India's ministry of human resource development has said that research fellowship salaries will be increased across the board, as initially promised in October, in response to widespread student protests.
The announcement on 2 March was welcomed by researchers, but many also said that it was not enough: some agencies are still stalling, and not all have agreed to backdate the increases to October.
A week of student protests in the run-up to the announcement was triggered by the finance minister Arun Jaitley presenting the national budget on 28 February, India’s national science day. Jaitley was immediately criticised by scientists for not raising the level of research funding sufficiently in his first full budget as finance minister, and for not dealing with the issue of the promised salary increases not being implemented.
The budget contains a modest rise in research funding of 3.4 per cent, taking it to 419 billion rupees ($6.7bn). But one senior scientist told Nature that departments needed a rise of about 15 per cent. Jaitley’s main science announcement was the creation of the Atal Innovation Mission, a programme worth Rs1.5bn that aims to create innovation hubs and joint projects between academics and companies.
Students responded to the budget announcement by staging hunger strikes and street protests, and taking to Twitter to target Smriti Irani, the minister for human resource development, which includes education. Many called for her resignation, with one tweet saying that overseeing funding for PhD studentships was "not her cup of tea".
India’s early-career scholars and PhD students were informed in October that they would receive an increase in their stipends of about 50 per cent—a move they had been calling for for a year because their stipends had not been rising in line with inflation. Monthly salaries for junior research fellowships were to be increased from Rs16,000 to Rs25,000, and those for senior research fellowships were to rise from Rs18,000 to Rs28,000.
But none of the government ministries or departments that fund PhDs implemented the changes at the time. The University Grants Commission did implement the raises in December, but the Council of Scientific and Industrial Research, which employs about 5,000 PhD students, has still not done so. The secretary of the department of biotechnology, Vijay Raghavan, has said that the CSIR is "sorting out the budget process" and that students should hear more soon.
Pankaj Jain, a PhD student in molecular biophysics at the Indian Institute of Science in Bengaluru, says students are considering further walkouts and protests to get the government to listen to their demands. He says junior researchers will move abroad if the government doesn’t ensure that the salary raises are implemented across the board. "I don’t think the government has any right to cry about brain drain," he says.
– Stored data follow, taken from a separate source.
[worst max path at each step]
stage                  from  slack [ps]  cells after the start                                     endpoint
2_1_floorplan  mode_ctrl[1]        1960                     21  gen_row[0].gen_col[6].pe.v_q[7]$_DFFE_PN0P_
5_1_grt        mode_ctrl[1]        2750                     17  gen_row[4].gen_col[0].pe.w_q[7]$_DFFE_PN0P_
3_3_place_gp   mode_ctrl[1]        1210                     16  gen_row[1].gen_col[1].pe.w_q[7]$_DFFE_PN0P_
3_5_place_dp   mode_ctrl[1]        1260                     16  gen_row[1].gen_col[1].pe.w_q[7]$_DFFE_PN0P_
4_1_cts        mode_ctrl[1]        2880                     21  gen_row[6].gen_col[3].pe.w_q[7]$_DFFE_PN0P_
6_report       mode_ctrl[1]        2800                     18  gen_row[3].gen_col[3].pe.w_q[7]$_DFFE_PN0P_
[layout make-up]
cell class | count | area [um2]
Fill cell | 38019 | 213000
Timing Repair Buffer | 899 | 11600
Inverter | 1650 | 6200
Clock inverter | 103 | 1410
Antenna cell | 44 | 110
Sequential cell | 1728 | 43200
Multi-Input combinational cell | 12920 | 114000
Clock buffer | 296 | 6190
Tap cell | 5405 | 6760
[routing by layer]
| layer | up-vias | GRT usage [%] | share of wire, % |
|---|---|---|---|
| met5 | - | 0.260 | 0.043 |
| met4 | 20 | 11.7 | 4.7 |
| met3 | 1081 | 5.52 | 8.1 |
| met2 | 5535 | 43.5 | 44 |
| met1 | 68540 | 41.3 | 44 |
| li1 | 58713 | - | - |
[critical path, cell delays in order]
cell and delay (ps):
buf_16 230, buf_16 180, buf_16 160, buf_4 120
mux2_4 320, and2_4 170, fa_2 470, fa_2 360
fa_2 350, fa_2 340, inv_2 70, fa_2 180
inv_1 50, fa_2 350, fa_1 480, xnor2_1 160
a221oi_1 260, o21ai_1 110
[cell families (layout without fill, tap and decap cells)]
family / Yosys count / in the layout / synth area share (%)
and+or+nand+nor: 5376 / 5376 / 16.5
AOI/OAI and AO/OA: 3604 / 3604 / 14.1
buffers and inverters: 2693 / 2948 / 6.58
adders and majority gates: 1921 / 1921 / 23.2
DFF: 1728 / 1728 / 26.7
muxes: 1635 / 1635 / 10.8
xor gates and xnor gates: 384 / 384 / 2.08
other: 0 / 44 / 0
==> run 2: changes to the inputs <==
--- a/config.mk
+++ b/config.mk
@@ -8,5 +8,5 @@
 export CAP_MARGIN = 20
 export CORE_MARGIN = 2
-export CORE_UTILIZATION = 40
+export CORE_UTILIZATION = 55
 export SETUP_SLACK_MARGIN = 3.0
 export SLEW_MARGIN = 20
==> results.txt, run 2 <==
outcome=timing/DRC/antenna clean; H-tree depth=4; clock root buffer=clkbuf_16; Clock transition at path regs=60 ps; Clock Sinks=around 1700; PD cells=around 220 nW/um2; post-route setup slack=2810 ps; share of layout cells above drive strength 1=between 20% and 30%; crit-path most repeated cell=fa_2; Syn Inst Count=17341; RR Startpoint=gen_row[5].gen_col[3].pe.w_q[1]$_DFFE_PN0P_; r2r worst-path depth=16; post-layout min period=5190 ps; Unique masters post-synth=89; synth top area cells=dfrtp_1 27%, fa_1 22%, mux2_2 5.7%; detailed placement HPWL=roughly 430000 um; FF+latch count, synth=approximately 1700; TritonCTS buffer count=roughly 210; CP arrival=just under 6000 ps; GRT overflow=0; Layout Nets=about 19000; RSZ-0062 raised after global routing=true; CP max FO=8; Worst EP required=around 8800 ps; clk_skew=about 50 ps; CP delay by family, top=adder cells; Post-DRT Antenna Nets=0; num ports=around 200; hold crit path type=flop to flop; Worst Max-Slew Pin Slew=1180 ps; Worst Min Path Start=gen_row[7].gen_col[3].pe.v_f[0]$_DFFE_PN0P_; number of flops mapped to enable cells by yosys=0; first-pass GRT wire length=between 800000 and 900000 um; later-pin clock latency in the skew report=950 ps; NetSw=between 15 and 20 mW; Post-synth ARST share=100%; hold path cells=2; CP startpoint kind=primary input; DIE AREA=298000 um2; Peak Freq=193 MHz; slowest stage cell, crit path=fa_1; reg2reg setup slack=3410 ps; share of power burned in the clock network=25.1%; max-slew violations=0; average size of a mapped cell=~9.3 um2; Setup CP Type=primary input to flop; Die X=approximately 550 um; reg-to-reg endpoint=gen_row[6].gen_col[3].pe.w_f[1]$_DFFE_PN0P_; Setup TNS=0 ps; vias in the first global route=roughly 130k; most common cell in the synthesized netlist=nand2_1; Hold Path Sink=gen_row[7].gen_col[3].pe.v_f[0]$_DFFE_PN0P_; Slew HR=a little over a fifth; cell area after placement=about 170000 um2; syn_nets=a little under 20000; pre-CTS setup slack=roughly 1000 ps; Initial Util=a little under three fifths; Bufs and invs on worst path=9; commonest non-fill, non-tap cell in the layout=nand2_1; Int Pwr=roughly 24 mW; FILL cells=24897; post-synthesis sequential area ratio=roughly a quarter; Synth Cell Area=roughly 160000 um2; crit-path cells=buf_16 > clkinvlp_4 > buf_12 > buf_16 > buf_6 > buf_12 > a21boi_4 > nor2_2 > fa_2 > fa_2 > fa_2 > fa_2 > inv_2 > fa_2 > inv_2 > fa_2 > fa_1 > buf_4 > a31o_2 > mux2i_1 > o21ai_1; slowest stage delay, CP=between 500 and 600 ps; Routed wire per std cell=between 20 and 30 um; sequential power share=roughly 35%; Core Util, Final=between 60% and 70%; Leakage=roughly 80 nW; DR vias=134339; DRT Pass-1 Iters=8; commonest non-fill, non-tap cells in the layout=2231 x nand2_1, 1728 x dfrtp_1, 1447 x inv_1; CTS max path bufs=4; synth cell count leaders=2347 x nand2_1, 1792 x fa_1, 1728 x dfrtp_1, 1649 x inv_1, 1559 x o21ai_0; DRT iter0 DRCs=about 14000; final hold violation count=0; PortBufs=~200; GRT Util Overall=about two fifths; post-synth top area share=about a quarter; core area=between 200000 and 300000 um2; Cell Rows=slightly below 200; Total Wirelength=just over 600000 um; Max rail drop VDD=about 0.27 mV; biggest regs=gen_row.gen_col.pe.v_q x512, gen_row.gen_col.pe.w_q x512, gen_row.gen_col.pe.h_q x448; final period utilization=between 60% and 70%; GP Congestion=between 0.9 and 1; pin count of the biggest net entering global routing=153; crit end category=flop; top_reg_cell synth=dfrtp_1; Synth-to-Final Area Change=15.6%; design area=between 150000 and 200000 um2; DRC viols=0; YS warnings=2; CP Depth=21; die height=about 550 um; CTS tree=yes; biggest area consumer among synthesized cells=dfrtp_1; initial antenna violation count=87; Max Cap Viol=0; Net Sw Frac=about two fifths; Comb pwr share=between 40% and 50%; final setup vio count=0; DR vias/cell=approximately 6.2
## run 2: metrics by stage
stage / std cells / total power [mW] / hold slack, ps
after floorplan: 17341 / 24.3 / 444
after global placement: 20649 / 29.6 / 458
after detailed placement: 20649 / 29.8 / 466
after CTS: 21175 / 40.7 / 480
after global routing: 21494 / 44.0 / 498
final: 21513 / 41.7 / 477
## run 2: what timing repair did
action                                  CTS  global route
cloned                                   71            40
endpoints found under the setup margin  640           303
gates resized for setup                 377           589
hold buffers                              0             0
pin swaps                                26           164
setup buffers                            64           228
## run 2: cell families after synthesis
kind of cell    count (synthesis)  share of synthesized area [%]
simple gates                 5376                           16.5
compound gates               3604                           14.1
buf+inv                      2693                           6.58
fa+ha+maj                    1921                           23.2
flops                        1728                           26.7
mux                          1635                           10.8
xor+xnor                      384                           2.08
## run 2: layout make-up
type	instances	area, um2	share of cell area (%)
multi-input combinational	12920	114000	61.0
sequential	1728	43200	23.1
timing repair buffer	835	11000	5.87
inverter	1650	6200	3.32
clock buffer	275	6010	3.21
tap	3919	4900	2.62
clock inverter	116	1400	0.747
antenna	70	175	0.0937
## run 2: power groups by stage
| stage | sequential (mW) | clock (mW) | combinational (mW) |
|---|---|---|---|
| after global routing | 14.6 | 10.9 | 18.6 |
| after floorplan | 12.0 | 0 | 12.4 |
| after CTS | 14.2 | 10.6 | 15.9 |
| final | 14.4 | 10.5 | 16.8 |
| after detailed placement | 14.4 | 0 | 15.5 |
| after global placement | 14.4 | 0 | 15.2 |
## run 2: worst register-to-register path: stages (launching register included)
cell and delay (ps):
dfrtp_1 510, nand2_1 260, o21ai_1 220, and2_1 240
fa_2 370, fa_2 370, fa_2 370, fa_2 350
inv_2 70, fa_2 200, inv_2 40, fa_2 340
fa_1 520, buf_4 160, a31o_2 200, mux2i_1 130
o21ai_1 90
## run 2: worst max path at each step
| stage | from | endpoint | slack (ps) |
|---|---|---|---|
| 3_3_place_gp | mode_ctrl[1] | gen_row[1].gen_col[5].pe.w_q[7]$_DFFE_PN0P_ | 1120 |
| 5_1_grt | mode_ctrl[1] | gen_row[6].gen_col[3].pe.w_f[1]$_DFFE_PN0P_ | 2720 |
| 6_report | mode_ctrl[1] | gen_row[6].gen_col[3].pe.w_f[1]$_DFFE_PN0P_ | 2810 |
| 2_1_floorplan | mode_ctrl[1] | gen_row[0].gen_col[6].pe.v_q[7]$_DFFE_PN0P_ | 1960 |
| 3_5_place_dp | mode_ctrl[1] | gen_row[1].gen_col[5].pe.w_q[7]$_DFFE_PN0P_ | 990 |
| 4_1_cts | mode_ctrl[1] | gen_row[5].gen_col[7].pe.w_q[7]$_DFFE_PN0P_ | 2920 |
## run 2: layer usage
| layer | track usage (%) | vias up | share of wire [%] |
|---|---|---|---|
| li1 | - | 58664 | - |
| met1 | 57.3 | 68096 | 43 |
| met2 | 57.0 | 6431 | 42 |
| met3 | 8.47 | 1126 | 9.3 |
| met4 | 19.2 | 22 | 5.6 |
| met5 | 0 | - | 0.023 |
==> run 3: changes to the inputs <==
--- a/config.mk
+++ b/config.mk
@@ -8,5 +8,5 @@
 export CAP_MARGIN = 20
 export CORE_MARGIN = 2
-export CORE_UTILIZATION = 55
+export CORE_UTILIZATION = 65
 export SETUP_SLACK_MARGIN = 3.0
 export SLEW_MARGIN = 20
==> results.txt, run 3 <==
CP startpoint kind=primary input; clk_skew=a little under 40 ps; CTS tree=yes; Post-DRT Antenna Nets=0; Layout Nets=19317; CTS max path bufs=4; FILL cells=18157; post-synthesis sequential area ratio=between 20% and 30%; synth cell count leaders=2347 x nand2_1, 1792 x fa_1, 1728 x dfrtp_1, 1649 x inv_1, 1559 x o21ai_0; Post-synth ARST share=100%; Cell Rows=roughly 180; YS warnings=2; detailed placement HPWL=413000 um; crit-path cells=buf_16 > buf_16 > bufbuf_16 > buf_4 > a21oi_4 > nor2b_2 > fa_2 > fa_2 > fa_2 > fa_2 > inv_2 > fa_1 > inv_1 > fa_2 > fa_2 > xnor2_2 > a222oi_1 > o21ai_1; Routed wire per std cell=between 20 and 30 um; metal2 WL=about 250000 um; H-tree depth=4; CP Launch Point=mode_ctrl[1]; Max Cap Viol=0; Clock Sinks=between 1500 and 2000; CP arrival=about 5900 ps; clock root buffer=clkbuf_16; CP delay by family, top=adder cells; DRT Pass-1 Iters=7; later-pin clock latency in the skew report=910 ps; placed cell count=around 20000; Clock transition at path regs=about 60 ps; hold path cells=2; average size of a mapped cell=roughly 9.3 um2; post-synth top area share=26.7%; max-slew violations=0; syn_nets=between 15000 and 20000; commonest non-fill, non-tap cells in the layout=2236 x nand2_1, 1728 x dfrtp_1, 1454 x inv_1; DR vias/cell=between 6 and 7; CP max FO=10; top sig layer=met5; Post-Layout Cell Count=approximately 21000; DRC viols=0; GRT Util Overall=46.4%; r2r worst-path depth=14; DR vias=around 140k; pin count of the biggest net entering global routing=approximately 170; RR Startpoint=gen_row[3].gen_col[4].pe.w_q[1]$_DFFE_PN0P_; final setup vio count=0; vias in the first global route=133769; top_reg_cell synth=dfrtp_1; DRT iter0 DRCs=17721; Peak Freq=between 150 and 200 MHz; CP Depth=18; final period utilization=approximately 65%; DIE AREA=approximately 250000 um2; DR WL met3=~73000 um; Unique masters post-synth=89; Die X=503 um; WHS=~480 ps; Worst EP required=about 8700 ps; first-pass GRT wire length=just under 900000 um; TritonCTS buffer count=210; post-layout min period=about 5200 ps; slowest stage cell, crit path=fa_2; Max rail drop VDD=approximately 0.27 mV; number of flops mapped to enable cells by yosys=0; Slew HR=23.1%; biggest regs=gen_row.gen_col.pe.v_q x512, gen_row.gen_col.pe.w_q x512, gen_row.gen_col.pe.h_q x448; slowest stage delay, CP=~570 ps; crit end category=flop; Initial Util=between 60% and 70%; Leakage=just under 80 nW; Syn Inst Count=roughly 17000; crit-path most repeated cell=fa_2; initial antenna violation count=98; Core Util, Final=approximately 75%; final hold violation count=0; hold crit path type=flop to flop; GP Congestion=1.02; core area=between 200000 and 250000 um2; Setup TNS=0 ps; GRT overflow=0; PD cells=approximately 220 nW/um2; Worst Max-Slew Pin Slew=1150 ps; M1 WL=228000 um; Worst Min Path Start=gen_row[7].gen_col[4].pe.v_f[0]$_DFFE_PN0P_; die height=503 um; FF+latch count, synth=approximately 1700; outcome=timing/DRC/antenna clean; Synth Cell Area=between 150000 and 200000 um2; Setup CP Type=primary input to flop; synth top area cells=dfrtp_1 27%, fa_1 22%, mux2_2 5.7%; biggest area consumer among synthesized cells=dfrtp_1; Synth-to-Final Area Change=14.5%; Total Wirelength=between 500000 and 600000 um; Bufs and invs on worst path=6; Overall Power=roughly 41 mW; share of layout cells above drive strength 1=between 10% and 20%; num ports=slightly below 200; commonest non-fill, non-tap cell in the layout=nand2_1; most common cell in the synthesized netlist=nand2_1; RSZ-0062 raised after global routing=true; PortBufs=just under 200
And Kush Tripathi, a PhD student in biomedical engineering at the Indian Institute of Technology in Madras, says the government’s handling of research funding shows that it does not recognise the centrality of science to the prime minister’s wider economic plan. "The government doesn’t see R&D as a primary objective," says Tripathi. "Right now the government’s primary goal is to give impetus to the industrial side rather than the R&D."